» **WHAT THE TASK REQUIRES**
Give again, exactly as written, each line of the material below starting at the line that contains "Fin. max-slew vios" and ending at the line that contains "Total GRT Usage". Both ends count, and no other line does.

» **RECORD EXCERPTS**
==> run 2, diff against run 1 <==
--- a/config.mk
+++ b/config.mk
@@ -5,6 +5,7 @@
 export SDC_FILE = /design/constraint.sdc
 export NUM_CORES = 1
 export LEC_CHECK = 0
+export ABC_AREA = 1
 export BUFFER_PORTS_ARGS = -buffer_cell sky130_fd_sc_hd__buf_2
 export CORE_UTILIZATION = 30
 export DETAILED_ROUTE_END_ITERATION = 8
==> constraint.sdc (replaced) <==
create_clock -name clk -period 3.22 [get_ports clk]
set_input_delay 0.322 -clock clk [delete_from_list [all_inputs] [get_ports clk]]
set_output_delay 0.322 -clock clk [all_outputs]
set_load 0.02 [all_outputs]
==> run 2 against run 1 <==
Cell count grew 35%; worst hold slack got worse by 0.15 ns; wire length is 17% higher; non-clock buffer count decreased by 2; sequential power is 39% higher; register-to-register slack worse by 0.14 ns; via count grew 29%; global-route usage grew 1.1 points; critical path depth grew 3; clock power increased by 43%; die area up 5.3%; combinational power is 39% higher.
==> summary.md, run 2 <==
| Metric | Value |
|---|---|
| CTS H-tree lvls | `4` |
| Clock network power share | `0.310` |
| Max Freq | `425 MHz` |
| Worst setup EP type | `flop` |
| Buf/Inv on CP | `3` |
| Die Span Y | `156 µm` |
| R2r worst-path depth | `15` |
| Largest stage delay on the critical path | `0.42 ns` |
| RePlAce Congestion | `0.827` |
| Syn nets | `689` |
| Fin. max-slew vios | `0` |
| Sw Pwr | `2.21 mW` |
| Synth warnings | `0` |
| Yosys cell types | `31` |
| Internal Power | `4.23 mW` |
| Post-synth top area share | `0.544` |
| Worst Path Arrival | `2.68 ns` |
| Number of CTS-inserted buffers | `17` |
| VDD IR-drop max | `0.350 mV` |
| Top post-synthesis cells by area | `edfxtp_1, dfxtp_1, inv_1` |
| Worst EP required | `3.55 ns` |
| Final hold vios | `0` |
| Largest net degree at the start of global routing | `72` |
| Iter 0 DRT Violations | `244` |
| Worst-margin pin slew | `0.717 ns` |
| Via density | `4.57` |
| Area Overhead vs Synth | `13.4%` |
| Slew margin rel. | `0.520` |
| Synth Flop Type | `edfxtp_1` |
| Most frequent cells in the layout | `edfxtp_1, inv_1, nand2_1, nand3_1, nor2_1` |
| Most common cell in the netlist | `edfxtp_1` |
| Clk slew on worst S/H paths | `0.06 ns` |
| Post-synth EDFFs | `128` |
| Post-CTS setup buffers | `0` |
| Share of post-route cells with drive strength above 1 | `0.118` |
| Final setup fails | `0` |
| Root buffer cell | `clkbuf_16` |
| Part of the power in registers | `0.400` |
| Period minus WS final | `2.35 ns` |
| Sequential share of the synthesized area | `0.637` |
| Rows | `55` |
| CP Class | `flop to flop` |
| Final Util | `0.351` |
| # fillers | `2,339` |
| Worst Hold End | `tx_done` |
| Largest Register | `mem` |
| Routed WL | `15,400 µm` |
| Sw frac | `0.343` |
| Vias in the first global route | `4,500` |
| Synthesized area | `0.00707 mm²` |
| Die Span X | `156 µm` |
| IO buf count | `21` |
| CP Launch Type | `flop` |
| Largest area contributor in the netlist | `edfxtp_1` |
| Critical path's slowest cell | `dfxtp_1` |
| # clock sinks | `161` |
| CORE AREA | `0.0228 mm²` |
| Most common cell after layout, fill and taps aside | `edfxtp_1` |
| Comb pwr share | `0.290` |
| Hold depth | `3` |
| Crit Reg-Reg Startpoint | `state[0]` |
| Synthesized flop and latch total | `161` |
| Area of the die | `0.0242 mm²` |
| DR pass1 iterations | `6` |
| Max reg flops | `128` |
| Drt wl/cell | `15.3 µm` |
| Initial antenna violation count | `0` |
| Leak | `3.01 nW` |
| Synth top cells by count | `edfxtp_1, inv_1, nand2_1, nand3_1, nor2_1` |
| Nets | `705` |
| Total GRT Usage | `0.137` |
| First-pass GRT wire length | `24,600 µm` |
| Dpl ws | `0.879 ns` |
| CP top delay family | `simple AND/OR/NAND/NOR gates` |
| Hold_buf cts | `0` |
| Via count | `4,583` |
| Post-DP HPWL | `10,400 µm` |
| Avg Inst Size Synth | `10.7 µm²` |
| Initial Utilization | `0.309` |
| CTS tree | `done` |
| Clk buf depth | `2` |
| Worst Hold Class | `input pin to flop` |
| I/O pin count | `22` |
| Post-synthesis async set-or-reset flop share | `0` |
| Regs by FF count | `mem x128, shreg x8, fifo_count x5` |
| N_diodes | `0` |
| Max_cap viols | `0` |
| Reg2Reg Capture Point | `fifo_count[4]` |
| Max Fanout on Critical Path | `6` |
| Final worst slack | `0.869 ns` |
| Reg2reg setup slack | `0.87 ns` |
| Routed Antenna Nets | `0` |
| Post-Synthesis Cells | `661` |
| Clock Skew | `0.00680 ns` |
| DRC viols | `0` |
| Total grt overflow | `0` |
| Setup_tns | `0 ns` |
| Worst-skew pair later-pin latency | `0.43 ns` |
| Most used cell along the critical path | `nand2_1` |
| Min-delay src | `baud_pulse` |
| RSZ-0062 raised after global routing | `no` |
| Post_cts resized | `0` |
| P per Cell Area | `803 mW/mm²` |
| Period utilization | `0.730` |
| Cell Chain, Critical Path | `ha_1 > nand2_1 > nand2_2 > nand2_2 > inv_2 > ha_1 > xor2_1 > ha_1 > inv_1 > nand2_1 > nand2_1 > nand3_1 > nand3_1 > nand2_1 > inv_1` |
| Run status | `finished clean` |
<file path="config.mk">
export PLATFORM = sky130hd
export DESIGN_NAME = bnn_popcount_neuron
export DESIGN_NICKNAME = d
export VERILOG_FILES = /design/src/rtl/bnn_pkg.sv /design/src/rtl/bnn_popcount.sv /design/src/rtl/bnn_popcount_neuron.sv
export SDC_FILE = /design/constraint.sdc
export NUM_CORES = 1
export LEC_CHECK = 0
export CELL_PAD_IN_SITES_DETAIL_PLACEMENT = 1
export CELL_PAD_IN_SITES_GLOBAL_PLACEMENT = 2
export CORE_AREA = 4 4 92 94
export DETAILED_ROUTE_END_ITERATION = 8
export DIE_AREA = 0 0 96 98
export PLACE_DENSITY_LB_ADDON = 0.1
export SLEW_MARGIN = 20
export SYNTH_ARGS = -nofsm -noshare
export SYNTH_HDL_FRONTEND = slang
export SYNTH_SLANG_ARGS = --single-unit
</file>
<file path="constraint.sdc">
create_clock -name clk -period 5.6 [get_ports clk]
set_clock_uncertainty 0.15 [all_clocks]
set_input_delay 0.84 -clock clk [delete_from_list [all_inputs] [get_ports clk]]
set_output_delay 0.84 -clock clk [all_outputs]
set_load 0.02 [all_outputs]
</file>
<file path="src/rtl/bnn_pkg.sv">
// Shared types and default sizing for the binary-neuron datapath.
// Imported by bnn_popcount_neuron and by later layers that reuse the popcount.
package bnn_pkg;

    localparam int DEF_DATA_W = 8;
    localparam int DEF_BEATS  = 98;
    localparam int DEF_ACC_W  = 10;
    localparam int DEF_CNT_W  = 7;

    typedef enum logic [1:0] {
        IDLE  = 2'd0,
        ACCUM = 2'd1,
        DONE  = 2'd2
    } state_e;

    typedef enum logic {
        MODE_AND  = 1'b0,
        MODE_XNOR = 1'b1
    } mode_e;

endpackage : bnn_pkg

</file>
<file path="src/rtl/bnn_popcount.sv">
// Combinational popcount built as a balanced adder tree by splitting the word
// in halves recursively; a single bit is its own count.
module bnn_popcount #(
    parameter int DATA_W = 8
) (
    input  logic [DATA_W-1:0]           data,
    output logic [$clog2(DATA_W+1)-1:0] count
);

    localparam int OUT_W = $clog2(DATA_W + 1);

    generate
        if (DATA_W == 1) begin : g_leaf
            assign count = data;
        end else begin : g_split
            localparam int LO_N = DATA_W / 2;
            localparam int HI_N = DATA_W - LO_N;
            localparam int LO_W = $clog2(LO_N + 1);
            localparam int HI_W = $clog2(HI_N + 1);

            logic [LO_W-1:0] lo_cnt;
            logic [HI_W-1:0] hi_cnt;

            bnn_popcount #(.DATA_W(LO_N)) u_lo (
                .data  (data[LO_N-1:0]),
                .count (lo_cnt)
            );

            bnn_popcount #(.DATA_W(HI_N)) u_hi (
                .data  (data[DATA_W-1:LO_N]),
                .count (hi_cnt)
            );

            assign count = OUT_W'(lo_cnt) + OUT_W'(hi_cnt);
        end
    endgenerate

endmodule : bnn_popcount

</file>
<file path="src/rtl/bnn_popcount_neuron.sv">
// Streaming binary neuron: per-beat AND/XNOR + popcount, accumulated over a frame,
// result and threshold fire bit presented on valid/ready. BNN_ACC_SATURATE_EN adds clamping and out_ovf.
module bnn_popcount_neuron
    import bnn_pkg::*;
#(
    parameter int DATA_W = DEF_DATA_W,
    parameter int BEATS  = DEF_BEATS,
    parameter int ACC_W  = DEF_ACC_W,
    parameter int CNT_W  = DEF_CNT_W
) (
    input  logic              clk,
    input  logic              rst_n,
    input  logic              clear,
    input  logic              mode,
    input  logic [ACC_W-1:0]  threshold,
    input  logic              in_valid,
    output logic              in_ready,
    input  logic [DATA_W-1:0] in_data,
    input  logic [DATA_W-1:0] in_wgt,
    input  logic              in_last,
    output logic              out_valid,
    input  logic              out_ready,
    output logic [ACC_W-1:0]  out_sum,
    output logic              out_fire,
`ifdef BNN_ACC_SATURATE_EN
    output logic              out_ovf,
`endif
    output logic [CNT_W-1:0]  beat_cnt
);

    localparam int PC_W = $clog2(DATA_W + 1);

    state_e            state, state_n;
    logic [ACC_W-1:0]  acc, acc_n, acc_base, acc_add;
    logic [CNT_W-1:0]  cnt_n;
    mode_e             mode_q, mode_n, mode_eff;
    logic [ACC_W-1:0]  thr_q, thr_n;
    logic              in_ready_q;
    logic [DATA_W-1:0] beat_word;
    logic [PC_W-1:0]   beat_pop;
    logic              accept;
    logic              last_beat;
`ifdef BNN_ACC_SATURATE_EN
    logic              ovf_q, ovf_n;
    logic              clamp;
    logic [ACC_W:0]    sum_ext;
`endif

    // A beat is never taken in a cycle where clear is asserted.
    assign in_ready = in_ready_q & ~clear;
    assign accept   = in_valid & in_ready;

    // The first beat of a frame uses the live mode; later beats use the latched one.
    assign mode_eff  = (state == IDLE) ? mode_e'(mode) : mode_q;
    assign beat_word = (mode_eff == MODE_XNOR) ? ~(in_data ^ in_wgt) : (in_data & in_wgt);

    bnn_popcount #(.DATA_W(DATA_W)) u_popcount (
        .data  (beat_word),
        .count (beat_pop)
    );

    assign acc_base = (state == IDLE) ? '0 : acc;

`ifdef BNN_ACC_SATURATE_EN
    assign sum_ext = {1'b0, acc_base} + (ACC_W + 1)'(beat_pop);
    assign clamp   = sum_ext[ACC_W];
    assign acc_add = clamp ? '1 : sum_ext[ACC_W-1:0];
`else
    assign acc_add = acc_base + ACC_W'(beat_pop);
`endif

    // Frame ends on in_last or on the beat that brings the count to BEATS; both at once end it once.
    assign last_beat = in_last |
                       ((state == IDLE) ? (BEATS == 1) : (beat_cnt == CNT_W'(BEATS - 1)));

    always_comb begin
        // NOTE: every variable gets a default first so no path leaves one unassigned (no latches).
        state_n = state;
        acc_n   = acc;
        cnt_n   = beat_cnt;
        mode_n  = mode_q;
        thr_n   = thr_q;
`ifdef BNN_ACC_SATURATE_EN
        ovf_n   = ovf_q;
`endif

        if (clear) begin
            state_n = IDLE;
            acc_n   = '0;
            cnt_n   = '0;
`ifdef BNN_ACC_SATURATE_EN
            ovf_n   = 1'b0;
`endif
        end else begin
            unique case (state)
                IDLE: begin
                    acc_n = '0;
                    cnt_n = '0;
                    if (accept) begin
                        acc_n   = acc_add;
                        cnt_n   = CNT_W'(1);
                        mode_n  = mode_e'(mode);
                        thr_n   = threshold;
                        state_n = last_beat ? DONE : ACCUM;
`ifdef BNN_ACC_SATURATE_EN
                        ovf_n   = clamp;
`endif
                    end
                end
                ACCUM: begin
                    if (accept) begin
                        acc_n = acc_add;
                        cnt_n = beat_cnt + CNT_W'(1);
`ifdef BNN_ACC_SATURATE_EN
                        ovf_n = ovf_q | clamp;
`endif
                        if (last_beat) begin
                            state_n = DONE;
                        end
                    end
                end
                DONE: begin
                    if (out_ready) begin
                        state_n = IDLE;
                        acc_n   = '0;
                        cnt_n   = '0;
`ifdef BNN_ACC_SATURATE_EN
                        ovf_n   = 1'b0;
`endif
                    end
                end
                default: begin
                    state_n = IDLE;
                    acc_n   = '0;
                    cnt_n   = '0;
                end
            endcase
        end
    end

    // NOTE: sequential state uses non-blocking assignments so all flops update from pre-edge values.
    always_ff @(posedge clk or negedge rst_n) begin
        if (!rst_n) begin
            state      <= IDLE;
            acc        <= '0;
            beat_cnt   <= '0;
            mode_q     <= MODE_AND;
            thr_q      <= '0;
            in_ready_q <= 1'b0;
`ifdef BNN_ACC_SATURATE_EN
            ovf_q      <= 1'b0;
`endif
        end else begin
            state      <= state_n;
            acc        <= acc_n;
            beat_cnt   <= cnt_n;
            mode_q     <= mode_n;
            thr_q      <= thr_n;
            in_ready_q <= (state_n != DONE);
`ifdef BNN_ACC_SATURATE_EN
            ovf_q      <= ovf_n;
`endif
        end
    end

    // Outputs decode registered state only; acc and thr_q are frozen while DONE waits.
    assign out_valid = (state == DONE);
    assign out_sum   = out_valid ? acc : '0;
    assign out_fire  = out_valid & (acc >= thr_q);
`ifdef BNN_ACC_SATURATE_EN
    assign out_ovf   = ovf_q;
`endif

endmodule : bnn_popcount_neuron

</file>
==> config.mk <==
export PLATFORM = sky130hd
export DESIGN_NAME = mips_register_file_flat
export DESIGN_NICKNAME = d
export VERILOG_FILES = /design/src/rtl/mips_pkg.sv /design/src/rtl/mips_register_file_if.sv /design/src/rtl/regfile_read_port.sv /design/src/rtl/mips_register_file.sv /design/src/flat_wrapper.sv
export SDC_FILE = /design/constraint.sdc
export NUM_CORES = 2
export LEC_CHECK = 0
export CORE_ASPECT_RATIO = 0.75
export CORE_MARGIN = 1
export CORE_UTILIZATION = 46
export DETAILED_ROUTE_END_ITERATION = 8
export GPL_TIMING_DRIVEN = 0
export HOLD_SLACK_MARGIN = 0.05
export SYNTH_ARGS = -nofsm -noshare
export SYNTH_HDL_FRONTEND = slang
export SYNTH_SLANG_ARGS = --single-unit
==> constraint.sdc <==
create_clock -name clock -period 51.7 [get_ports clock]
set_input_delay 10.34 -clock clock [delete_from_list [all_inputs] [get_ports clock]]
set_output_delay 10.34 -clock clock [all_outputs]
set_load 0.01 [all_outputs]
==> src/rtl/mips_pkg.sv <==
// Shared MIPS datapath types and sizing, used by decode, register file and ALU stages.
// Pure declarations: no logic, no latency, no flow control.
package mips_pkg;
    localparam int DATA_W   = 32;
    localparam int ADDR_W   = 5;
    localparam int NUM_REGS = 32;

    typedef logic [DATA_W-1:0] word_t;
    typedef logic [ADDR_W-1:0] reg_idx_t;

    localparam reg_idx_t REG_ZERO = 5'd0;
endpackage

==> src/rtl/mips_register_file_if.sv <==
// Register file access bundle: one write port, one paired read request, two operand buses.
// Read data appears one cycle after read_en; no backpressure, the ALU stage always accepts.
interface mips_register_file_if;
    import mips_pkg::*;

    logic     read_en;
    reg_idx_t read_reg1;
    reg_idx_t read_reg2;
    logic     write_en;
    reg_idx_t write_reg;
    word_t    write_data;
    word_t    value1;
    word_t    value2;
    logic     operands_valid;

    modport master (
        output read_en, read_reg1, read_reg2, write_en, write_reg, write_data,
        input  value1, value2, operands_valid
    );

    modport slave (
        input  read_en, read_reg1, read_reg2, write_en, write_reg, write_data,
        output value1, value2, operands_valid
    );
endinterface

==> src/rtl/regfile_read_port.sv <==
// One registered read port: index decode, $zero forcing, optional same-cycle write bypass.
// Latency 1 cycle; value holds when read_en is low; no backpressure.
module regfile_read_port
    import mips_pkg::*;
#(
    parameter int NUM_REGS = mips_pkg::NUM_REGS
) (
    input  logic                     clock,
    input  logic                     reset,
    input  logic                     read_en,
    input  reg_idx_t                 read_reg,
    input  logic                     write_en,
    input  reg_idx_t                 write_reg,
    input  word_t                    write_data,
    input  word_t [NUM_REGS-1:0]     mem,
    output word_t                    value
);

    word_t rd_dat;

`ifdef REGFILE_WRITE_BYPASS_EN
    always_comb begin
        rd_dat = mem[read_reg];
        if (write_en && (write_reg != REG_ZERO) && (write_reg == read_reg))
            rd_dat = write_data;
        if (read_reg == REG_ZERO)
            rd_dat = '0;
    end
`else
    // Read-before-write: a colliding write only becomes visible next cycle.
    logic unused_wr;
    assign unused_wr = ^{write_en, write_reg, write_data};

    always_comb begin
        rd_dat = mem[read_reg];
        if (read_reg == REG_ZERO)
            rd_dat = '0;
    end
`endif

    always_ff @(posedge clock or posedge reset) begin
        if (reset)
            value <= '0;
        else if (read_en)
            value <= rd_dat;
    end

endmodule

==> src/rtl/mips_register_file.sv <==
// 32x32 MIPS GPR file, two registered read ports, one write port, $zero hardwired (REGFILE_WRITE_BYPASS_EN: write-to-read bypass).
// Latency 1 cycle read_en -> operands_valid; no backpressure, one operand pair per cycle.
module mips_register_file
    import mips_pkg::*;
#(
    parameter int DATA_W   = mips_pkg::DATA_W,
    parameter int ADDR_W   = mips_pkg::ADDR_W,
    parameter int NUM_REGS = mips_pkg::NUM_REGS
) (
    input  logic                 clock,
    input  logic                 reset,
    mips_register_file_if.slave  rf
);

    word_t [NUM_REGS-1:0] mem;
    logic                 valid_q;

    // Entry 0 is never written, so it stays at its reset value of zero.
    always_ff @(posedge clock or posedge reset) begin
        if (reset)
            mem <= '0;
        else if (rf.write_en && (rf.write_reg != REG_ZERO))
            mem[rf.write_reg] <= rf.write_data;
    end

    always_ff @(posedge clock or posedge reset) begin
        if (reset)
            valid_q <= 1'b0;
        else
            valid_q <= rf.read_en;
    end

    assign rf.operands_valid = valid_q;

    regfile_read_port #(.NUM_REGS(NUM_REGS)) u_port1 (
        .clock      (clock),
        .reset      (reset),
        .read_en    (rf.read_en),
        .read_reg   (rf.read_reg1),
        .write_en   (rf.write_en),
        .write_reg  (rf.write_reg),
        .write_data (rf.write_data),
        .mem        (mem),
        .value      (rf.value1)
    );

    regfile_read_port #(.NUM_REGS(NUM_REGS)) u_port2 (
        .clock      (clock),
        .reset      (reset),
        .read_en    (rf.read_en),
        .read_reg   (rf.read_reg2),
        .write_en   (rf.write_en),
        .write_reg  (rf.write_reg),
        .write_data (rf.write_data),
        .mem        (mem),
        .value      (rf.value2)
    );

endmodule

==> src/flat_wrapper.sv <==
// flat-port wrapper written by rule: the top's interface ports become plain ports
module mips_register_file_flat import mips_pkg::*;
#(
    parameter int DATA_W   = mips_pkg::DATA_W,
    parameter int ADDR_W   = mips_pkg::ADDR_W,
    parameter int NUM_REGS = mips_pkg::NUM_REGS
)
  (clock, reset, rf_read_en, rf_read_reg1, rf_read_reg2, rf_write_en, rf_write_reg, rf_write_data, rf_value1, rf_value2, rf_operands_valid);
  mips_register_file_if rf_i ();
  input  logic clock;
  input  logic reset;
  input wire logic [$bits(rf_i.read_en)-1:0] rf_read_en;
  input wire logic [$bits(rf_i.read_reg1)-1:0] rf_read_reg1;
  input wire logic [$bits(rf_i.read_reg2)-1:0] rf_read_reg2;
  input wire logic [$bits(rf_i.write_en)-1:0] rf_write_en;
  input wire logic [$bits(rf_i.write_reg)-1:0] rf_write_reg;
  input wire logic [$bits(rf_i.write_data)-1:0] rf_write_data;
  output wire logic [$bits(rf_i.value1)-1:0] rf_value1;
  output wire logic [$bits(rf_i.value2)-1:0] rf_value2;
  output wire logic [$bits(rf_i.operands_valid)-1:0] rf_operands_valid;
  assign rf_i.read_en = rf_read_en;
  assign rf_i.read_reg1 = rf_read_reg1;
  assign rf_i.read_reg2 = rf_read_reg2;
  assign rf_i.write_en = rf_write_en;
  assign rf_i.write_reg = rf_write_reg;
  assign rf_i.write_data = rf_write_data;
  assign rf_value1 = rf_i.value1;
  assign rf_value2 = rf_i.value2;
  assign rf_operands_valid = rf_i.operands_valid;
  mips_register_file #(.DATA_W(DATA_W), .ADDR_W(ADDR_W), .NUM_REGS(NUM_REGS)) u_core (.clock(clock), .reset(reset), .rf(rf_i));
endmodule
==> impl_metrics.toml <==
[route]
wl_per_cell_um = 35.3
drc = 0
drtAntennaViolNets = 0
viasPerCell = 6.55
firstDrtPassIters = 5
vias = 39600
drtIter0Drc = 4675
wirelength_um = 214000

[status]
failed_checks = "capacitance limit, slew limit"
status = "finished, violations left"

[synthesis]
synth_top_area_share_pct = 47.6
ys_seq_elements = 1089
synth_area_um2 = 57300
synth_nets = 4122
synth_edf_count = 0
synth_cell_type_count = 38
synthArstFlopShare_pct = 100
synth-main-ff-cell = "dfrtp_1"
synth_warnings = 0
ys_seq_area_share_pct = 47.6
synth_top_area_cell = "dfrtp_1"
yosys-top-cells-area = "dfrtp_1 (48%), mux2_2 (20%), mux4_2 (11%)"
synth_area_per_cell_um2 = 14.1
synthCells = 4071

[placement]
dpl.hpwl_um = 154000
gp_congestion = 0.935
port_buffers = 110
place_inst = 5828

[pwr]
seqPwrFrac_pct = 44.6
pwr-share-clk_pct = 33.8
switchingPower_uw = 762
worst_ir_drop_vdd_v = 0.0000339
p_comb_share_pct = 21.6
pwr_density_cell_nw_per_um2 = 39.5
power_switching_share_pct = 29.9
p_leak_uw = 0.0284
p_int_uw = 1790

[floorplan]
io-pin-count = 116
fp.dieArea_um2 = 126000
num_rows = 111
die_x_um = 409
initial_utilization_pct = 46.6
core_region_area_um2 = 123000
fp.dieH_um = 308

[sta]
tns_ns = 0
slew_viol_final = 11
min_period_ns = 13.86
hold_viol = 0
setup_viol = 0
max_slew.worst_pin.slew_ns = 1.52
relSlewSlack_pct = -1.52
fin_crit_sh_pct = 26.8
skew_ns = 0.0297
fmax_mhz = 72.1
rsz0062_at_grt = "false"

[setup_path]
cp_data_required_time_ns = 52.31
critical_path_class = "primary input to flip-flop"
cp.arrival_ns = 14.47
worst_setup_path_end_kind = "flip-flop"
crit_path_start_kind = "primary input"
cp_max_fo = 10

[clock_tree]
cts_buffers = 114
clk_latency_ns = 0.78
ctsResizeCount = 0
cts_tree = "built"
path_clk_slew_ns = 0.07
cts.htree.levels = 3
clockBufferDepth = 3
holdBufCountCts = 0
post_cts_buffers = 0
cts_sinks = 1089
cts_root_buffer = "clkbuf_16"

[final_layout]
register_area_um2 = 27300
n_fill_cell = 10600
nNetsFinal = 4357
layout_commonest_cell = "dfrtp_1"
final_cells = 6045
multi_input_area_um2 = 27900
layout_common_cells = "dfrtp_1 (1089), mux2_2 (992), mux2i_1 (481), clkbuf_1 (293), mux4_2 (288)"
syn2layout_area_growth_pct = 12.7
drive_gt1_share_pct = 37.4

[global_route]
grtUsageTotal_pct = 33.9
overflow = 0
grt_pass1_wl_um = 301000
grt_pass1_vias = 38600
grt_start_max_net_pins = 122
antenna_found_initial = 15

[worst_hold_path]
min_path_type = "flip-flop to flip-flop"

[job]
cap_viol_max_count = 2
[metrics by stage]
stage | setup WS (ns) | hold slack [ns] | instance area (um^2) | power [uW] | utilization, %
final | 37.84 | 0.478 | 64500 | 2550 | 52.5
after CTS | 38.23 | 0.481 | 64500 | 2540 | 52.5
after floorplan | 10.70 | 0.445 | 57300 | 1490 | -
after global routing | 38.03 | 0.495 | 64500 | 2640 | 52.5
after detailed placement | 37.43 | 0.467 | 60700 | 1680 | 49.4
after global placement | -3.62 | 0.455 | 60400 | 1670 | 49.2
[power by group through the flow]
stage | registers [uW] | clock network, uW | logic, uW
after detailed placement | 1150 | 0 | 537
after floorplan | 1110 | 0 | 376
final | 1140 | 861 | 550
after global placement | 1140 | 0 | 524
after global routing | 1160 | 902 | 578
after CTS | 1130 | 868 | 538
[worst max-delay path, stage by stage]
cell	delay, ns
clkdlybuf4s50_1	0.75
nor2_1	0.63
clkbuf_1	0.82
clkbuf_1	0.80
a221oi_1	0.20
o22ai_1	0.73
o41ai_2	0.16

» **RESPONSE**
| Fin. max-slew vios | `0` |
| Sw Pwr | `2.21 mW` |
| Synth warnings | `0` |
| Yosys cell types | `31` |
| Internal Power | `4.23 mW` |
| Post-synth top area share | `0.544` |
| Worst Path Arrival | `2.68 ns` |
| Number of CTS-inserted buffers | `17` |
| VDD IR-drop max | `0.350 mV` |
| Top post-synthesis cells by area | `edfxtp_1, dfxtp_1, inv_1` |
| Worst EP required | `3.55 ns` |
| Final hold vios | `0` |
| Largest net degree at the start of global routing | `72` |
| Iter 0 DRT Violations | `244` |
| Worst-margin pin slew | `0.717 ns` |
| Via density | `4.57` |
| Area Overhead vs Synth | `13.4%` |
| Slew margin rel. | `0.520` |
| Synth Flop Type | `edfxtp_1` |
| Most frequent cells in the layout | `edfxtp_1, inv_1, nand2_1, nand3_1, nor2_1` |
| Most common cell in the netlist | `edfxtp_1` |
| Clk slew on worst S/H paths | `0.06 ns` |
| Post-synth EDFFs | `128` |
| Post-CTS setup buffers | `0` |
| Share of post-route cells with drive strength above 1 | `0.118` |
| Final setup fails | `0` |
| Root buffer cell | `clkbuf_16` |
| Part of the power in registers | `0.400` |
| Period minus WS final | `2.35 ns` |
| Sequential share of the synthesized area | `0.637` |
| Rows | `55` |
| CP Class | `flop to flop` |
| Final Util | `0.351` |
| # fillers | `2,339` |
| Worst Hold End | `tx_done` |
| Largest Register | `mem` |
| Routed WL | `15,400 µm` |
| Sw frac | `0.343` |
| Vias in the first global route | `4,500` |
| Synthesized area | `0.00707 mm²` |
| Die Span X | `156 µm` |
| IO buf count | `21` |
| CP Launch Type | `flop` |
| Largest area contributor in the netlist | `edfxtp_1` |
| Critical path's slowest cell | `dfxtp_1` |
| # clock sinks | `161` |
| CORE AREA | `0.0228 mm²` |
| Most common cell after layout, fill and taps aside | `edfxtp_1` |
| Comb pwr share | `0.290` |
| Hold depth | `3` |
| Crit Reg-Reg Startpoint | `state[0]` |
| Synthesized flop and latch total | `161` |
| Area of the die | `0.0242 mm²` |
| DR pass1 iterations | `6` |
| Max reg flops | `128` |
| Drt wl/cell | `15.3 µm` |
| Initial antenna violation count | `0` |
| Leak | `3.01 nW` |
| Synth top cells by count | `edfxtp_1, inv_1, nand2_1, nand3_1, nor2_1` |
| Nets | `705` |
| Total GRT Usage | `0.137` |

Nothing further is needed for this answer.